Which Brings me to AOC’s very public Twitter discussion with the editors of PolitiFact regarding their pages for herself and Sarah Huckabee Sanders.
Under the heading “All Statements from Alexandria Ocasio-Cortez,” PolitiFact lists six statements. The first statement listed was made on 7/6/18 and the last statement was made on 12/3/18. Of the six statements one is rated mostly true, four are rated false, and one is rated “Pants on Fire.”
Under the heading “All Statements from Sarah Huckabee Sanders,” PolitiFact lists six statements. The first statement listed was made on 3/5/17 and the last statement was made on 11/28/18. Of the six statements one is rated mostly true, four are rated false, and one is rated “Pants on Fire.”
There you have it. According to PolitiFact, Alexandria Ocasio-Cortez and Sarah Huckabee Sanders are equally truthful in their dealings with the public. In fact, SHS seems to be slightly more truthful since her 5 falsehood occurred over 20 months, where AOC’s cover a mere 6 months.
If you look closer at the statements fact-checked by PolitiFact, it becomes even more apparent that “The Fix” is in. The most recent statement of SHS’s listed as having been fact-checked is the following:
"Tear gas was used on average once a month during the Obama administration for very similar circumstances."

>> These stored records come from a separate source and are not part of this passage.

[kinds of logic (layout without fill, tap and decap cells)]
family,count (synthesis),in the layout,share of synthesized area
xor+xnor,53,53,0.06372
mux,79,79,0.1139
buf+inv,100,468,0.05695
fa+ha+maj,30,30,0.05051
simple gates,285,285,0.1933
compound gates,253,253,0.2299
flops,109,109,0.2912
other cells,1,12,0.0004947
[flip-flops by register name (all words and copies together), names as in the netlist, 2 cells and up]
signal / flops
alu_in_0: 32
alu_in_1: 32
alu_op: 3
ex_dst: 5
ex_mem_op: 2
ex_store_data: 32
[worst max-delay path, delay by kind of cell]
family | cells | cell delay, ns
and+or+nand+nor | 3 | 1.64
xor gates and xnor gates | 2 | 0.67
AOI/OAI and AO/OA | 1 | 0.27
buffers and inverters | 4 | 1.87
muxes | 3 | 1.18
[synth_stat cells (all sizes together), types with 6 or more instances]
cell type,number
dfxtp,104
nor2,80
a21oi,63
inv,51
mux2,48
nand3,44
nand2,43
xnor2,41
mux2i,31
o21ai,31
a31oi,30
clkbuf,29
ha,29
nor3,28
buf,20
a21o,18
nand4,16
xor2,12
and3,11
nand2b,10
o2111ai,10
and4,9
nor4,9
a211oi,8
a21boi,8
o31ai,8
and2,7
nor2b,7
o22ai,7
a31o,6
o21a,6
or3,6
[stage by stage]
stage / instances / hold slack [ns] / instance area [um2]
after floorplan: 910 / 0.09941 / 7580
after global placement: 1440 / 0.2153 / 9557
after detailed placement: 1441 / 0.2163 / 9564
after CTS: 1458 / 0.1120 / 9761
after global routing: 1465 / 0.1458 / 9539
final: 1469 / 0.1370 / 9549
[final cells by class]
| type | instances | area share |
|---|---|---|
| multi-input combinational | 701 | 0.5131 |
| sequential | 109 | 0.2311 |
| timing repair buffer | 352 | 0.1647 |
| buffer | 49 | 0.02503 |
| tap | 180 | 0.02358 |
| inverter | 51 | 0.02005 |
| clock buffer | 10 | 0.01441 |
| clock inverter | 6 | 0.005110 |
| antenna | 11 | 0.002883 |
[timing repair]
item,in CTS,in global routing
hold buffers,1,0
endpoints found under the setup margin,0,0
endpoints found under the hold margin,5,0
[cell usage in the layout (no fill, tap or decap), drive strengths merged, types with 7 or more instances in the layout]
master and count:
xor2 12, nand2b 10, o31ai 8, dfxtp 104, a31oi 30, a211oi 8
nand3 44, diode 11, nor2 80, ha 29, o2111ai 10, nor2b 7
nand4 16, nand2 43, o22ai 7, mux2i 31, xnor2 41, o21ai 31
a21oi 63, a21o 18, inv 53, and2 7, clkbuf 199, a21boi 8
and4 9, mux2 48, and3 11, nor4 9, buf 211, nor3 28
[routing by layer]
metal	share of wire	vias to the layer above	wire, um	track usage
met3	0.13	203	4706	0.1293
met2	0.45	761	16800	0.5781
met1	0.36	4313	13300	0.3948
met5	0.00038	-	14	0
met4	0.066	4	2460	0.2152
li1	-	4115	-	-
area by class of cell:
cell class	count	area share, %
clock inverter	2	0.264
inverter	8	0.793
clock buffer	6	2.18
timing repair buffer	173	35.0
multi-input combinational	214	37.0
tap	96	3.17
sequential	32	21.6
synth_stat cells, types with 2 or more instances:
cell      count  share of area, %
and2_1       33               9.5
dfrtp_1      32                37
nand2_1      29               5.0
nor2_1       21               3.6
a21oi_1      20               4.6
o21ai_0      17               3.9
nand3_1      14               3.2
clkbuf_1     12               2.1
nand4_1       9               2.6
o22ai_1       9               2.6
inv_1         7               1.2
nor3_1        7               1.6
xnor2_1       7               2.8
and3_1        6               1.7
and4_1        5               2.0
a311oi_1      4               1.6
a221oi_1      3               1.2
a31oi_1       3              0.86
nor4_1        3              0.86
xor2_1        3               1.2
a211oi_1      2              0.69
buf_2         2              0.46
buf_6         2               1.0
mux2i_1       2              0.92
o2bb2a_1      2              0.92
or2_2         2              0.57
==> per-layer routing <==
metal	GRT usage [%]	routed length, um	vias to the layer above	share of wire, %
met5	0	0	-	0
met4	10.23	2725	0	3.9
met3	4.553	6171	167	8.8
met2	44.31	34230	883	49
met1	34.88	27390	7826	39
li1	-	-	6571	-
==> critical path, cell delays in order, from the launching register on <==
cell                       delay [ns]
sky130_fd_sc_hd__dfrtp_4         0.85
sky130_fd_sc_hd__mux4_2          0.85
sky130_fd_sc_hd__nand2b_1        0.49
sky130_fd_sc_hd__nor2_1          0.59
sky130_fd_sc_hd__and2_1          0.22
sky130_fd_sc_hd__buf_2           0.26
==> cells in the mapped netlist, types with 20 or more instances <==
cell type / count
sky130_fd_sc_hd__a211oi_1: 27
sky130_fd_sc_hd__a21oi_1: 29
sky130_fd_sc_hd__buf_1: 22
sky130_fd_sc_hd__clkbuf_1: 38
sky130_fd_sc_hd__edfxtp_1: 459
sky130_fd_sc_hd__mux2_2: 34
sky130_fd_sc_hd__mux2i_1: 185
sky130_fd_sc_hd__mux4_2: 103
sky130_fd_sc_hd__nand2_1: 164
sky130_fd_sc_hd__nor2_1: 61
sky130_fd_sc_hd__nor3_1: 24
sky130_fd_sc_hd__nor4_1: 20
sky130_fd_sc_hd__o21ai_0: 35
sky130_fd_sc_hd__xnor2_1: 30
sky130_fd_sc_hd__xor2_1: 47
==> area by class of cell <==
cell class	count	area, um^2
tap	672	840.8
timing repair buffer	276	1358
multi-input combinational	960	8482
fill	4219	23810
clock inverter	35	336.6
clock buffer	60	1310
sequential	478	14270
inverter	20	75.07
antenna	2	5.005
### config.mk
export PLATFORM = sky130hd
export DESIGN_NAME = normUnit
export DESIGN_NICKNAME = d
export VERILOG_FILES = /design/src/hw/normUnitPkg.sv /design/src/hw/normBus.sv /design/src/hw/normUnit.sv /design/src/hw/normExecute.sv /design/src/hw/normIssue.sv /design/src/hw/barrelShift32.sv /design/src/hw/LeadCountS32.sv
export VERILOG_INCLUDE_DIRS = /design/src /design/src/hw
export SDC_FILE = /design/constraint.sdc
export NUM_CORES = 1
export LEC_CHECK = 0
export ABC_AREA = 1
export BUFFER_PORTS_ARGS = -buffer_cell sky130_fd_sc_hd__buf_4
export CAP_MARGIN = 20
export CORE_UTILIZATION = 45
export DETAILED_ROUTE_END_ITERATION = 16
export MAX_ROUTING_LAYER = met4
export PLACE_DENSITY = 0.63
export SLEW_MARGIN = 15
export SYNTH_ARGS = -nofsm -noshare
export SYNTH_HDL_FRONTEND = slang
export SYNTH_HIERARCHICAL = 1
export SYNTH_SLANG_ARGS = --single-unit
export TNS_END_PERCENT = 50
### constraint.sdc
create_clock -name clk -period 2.25 [get_ports clk]
set_clock_uncertainty 0.1 [all_clocks]
set_input_delay 0.1125 -clock clk [delete_from_list [all_inputs] [get_ports clk]]
set_output_delay 0.1125 -clock clk [all_outputs]
set_load 0.005 [all_outputs]
==> src/scramble_key_ctrl.sv <==
// Scramble key control
// Holds the cache scramble key and runs the key request and valid exchange

`timescale 1ns/1ps

module scramble_key_ctrl import icache_pkg::*; (
  input  logic     clk_i,
  input  logic     rst_ni,
  input  logic     key_req_i,
  input  logic     key_valid_i,
  input  scr_key_t key_i,
  output scr_key_t key_o,
  output logic     key_valid_o,
  output logic     req_o
);

  scr_key_t key_q;
  logic     key_valid_d;
  logic     key_valid_q;
  logic     req_d;
  logic     req_q;

  // Open request waits for a valid key, otherwise a pulse opens one
  assign req_d = req_q ? ~key_valid_i : key_req_i;

  // Key goes invalid with the request and valid again with the new key
  assign key_valid_d = req_q     ? key_valid_i :
                       key_req_i ? 1'b0        :
                                   key_valid_q;

  always_ff @(posedge clk_i or negedge rst_ni) begin
    if (!rst_ni) begin
      req_q       <= 1'b0;
      key_valid_q <= 1'b1;
    end else begin
      req_q       <= req_d;
      key_valid_q <= key_valid_d;
    end
  end

  // Any valid key from the provider is taken
  always_ff @(posedge clk_i or negedge rst_ni) begin
    if (!rst_ni) begin
      key_q <= KEY_RESET;
    end else if (key_valid_i) begin
      key_q <= key_i;
    end
  end

  assign key_o       = key_q;
  assign key_valid_o = key_valid_q;
  assign req_o       = req_q;

endmodule

==> config.mk <==
export PLATFORM = sky130hd
export DESIGN_NAME = scramble_key_ctrl
export DESIGN_NICKNAME = d
export VERILOG_FILES = /design/src/icache_pkg.sv /design/src/scramble_key_ctrl.sv
export SDC_FILE = /design/constraint.sdc
export NUM_CORES = 1
export LEC_CHECK = 0
export BUFFER_PORTS_ARGS = -buffer_cell sky130_fd_sc_hd__buf_2
export CAP_MARGIN = 20
export CORE_MARGIN = 2
export CORE_UTILIZATION = 48
export DETAILED_ROUTE_END_ITERATION = 10
export GPL_TIMING_DRIVEN = 1
export PLACE_DENSITY = 0.9
export SYNTH_ARGS = -nofsm -noshare
export SYNTH_HDL_FRONTEND = slang
export SYNTH_SLANG_ARGS = --single-unit
==> constraint.sdc <==
create_clock -name clk_i -period 2 [get_ports clk_i]
set_input_delay 0.1 -clock clk_i [delete_from_list [all_inputs] [get_ports clk_i]]
set_output_delay 0.1 -clock clk_i [all_outputs]
set_load 0.02 [all_outputs]
`config.mk`:
```
export PLATFORM = sky130hd
export DESIGN_NAME = icache_bank
export DESIGN_NICKNAME = d
export VERILOG_FILES = /design/src/icache_pkg.sv /design/src/icache_bank.sv
export SDC_FILE = /design/constraint.sdc
export NUM_CORES = 1
export LEC_CHECK = 0
export BUFFER_PORTS_ARGS = -buffer_cell sky130_fd_sc_hd__buf_2
export CAP_MARGIN = 5
export CORE_MARGIN = 8
export CORE_UTILIZATION = 65
export DETAILED_ROUTE_END_ITERATION = 10
export PLACE_DENSITY = 0.83
export SETUP_SLACK_MARGIN = 0.1
export SLEW_MARGIN = 20
export SYNTH_ARGS = -nofsm -noshare
export SYNTH_HDL_FRONTEND = slang
export SYNTH_SLANG_ARGS = --single-unit
export TNS_END_PERCENT = 5
```
`constraint.sdc`:
```
create_clock -name clk_i -period 4.2 [get_ports clk_i]
set_input_delay 0.42 -clock clk_i [delete_from_list [all_inputs] [get_ports clk_i]]
set_output_delay 0.42 -clock clk_i [all_outputs]
set_load 0.01 [all_outputs]
```
`config.mk`:
```
export PLATFORM = sky130hd
export DESIGN_NAME = perm_addr
export DESIGN_NICKNAME = d
export VERILOG_FILES = /design/src/mc_op_pkg.sv /design/src/mc_mem_pkg.sv /design/src/perm_addr.sv
export VERILOG_INCLUDE_DIRS = /design/src /design/src/src
export SDC_FILE = /design/constraint.sdc
export NUM_CORES = 1
export LEC_CHECK = 0
export ABC_AREA = 1
export BUFFER_PORTS_ARGS = -buffer_cell sky130_fd_sc_hd__buf_2
export CORE_ASPECT_RATIO = 0.7
export CORE_UTILIZATION = 40
export DETAILED_ROUTE_END_ITERATION = 8
export MAX_ROUTING_LAYER = met4
export PLACE_DENSITY = 0.64
export SLEW_MARGIN = 20
export SYNTH_ARGS = -nofsm -noshare
export SYNTH_HDL_FRONTEND = slang
export SYNTH_SLANG_ARGS = --single-unit
```
`constraint.sdc`:
```
create_clock -name vclk -period 5.6
set_clock_uncertainty 0.15 [all_clocks]
set_input_delay 1.12 -clock vclk [all_inputs]
set_output_delay 1.12 -clock vclk [all_outputs]
set_load 0.02 [all_outputs]
```
`src/mc_config.svh`:
```
/*
 * Size limits of the matrix engine.
 * MC_MEM_DEPTH must equal MC_MAX_SIDE squared.
 * MC_ADDR_W must be log2 of MC_MEM_DEPTH.
 */
`ifndef MC_CONFIG_SVH
`define MC_CONFIG_SVH

// element width, values kept below 2^31-1
`define MC_DATA_W 31

`define MC_MAX_SIDE 16

`define MC_MEM_DEPTH 256
`define MC_ADDR_W 8

`endif

```
`src/mc_op_pkg.sv`:
```
/*
 * Command encodings used by the controller and the address mapper.
 * MULT is listed only so that the opcode values stay fixed.
 * Codes 6 and 7 are reserved and have no name.
 */
package mc_op_pkg;

	typedef enum logic [2:0] {
		SETUP     = 3'd0,
		ADDITION  = 3'd1,
		MULT      = 3'd2,
		TRANSPOSE = 3'd3,
		MIRROR    = 3'd4,
		ROTATE    = 3'd5
	} action_t;

	// side = 2 << code
	typedef logic [1:0] size_code_t;

endpackage

```
`src/mc_mem_pkg.sv`:
```
/*
 * Storage types of the matrix engine.
 * Elements are stored row-major, so row r and column c sit at r*side+c.
 */
`include "mc_config.svh"

package mc_mem_pkg;

	// one matrix element
	typedef logic [`MC_DATA_W-1:0] elem_t;

	// element address in either memory
	typedef logic [`MC_ADDR_W-1:0] addr_t;

endpackage

```
`src/perm_addr.sv`:
```
/*
 * Destination address of one element for transpose, mirror and rotate.
 * Purely combinational. The side must be a power of two.
 */
`timescale 1ns/10ps
`include "mc_config.svh"

module perm_addr (
	input  mc_op_pkg::action_t    action,
	input  mc_op_pkg::size_code_t size,
	input  mc_mem_pkg::addr_t     perm_idx,
	output mc_mem_pkg::addr_t     perm_dst
);

	localparam int IDX_W = $clog2(`MC_MAX_SIDE);

	// log2 of the side
	logic [2:0]       shift;
	logic [IDX_W-1:0] side_m1;
	logic [IDX_W-1:0] row;
	logic [IDX_W-1:0] col;
	logic [IDX_W-1:0] col_rev;

	always_comb begin
		shift   = {1'b0, size} + 3'd1;
		side_m1 = IDX_W'((1 << shift) - 1);
		row     = IDX_W'(perm_idx >> shift);
		col     = IDX_W'(perm_idx) & side_m1;
		// side-1-c
		col_rev = side_m1 - col;

		case (action)
			mc_op_pkg::TRANSPOSE: begin
				perm_dst = (mc_mem_pkg::addr_t'(col) << shift) | mc_mem_pkg::addr_t'(row);
			end
			mc_op_pkg::MIRROR: begin
				perm_dst = (mc_mem_pkg::addr_t'(row) << shift) | mc_mem_pkg::addr_t'(col_rev);
			end
			// quarter turn counter-clockwise
			mc_op_pkg::ROTATE: begin
				perm_dst = (mc_mem_pkg::addr_t'(col_rev) << shift) | mc_mem_pkg::addr_t'(row);
			end
			default: begin
				perm_dst = perm_idx;
			end
		endcase
	end

endmodule

```
==> results_dict.tcl <==
set metrics [dict create \
    drt-initial-drc-count 88 \
    max-vdd-ir-drop_uv 57.1 \
    worstPathMaxFanout 23 \
    slew_violations 0 \
    crit_start "size[0]" \
    grt_pass1_vias 1076 \
    final_cell_mix "nand2_1, nand3_1, buf_2, inv_1" \
    hold_violations 0 \
    final_cells 238 \
    crit_arrival_ns 3.41 \
    syn_nets 209 \
    power.total_mw 0.107 \
    place_area_um2 1070 \
    grt_antenna_before_repair 0 \
    post-dp-hpwl_mm 2.38 \
    power.density_nw_per_um2 100 \
    cp_top_family "buffers and inverters" \
    grt_start_max_net_pins 24 \
    fp-row-count 14 \
    finalInstanceArea_um2 1070 \
    final_common_cell "nand2_1" \
    gp_congestion 1.01 \
    dieArea_um2 2610 \
    fp.coreArea_um2 2210 \
    drive_above_1_share 0.209 \
    crit_cells 14 \
    gr-total-overflow 0 \
    hold_buffers 0 \
    drt-wirelength-per-cell_um 12.5 \
    seq_area_um2 0 \
    final.setup.tns_ns 0 \
    crit_required_ns 4.33 \
    wl_mm 2.98 \
    dieHeight_um 43.0 \
    setup.worst_path.class "in2out" \
    fin_util 0.484 \
    crit_chain "buf_2, inv_2, ha_1, or2_2, ha_1, o21ai_0, inv_1, nand3_1, o21ai_0, nand2_1, nand2_1, nand2_1, o2111ai_1, buf_2" \
    fin_nets 227 \
    crit_buf_inv 4 \
    postSynthAreaPerCell_um2 5.06 \
    cp-end-kind "output pin" \
    fillCellCount 250 \
    crit_path_frequent_cell "nand2_1" \
    status "complete, no violations" \
    leakagePower_nw 0.569 \
    yosysTopAreaCell "nand2_1" \
    setup_viol 0 \
    area_delta_synth_final_pct 11.2 \
    io-pin-count 21 \
    synth_area_um2 961 \
    fin_ws_ns 0.925 \
    initial_core_util 0.435 \
    whs_ns 2.46 \
    synth_area_leaders "nand2_1, nand3_1, ha_1" \
    postCtsSetupRepairBufs 0 \
    cts.repair.resized 0 \
    die_x_um 60.6 \
    finalCritPeriodShare 0.835 \
    detail-route-antenna-nets 0 \
    cp-start-kind "input port" \
    rsz0062_at_grt "no" \
    dp_slack_ns 0.940 \
    worst_path_max_delay_cell "buf_2" \
    endpoint "perm_dst[1]" \
    multi_input_area_um2 841 \
    drv_cap 0 \
    grt_use_total 0.247 \
    clkbuf_count 0 \
    critical-path-max-stage-delay_ns 0.34 \
    diodes 0 \
    syn_inst 190 \
    synth.top_cell.area_share 0.246 \
    ys_seq_area_frac 0 \
    synth_cell_types 25 \
    yosysWarningCount 0 \
    dp.cells 238 \
    hp-class "in2out" \
    port_buffers 21 \
    vias_per_cell 5.48 \
    max_freq_mhz 214 \
    grt_pass1_wl_mm 4.88 \
    drc 0 \
    vias 1305 \
    flops_and_latches 0 \
    period_needed_ns 4.68 \
    first_pass_iters 5 \
]
-- metal layers --
layer	up-vias	global-route usage	routed length, µm	share of wire
met1	567	0.373	1420	0.48
met4	0	0.0182	0	0
met3	0	0.0335	308	0.10
met2	72	0.358	1240	0.42
li1	666	-	-	-
met5	-	-	0	0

Of all the lies SHS said behind the podium in the last 6 weeks, PolitiFact chooses to check a statement about the Obama administration’s use of force at the southern border. Just prior to the sentence fact-checked by PolitiFact, SHS claimed: “Law enforcement officials have used appropriate, non-lethal force to protect themselves, and prevent an illegal rush across the border.” The fact that border officials were in danger is, of course, disputed by many if not most witnesses to the situation at the border.
At this point I’m not even sure if PolitiFact is aware of what they’re doing. They start from the a priori assumption that members from both parties lie in approximately equal amounts. Check out Sal Rizzo’s response to AOC highlighting the issue on Twitter this afternoon:
See? Both sides lie. The fact that Trump also complains about fact checking is uses as evidence that AOC’s claims are just as baseless. After all, both sides do it.
Apparently, this isn’t a problem, though. When called on the fact that there was a bit of false equivalency going on, Sal Rizzo had a response:
They’re “not the morality police.” They’re just deciding who gets branded as truthful and who gets called a liar in conversations that determine the moral priorities of the nation.
Listen — I don’t think Dems should get a free pass. But, it’s been obvious for years that one of the nation’s two major political parties has decided that they have no obligation to be truthful in their public statements (hint: it’s the one that says that tax-cuts spur tax revenue, the only way to stop a bad guy with a gun is a good guy with a gun, and global warming is a hoax). Until fact checking consistently reports the asymmetrical nature of misleading / untruthful statements made by the GOP (both on and off of Fox News), I’m not really sure that PolitiFact serves any purpose beyond that of your basic horse-race coverage.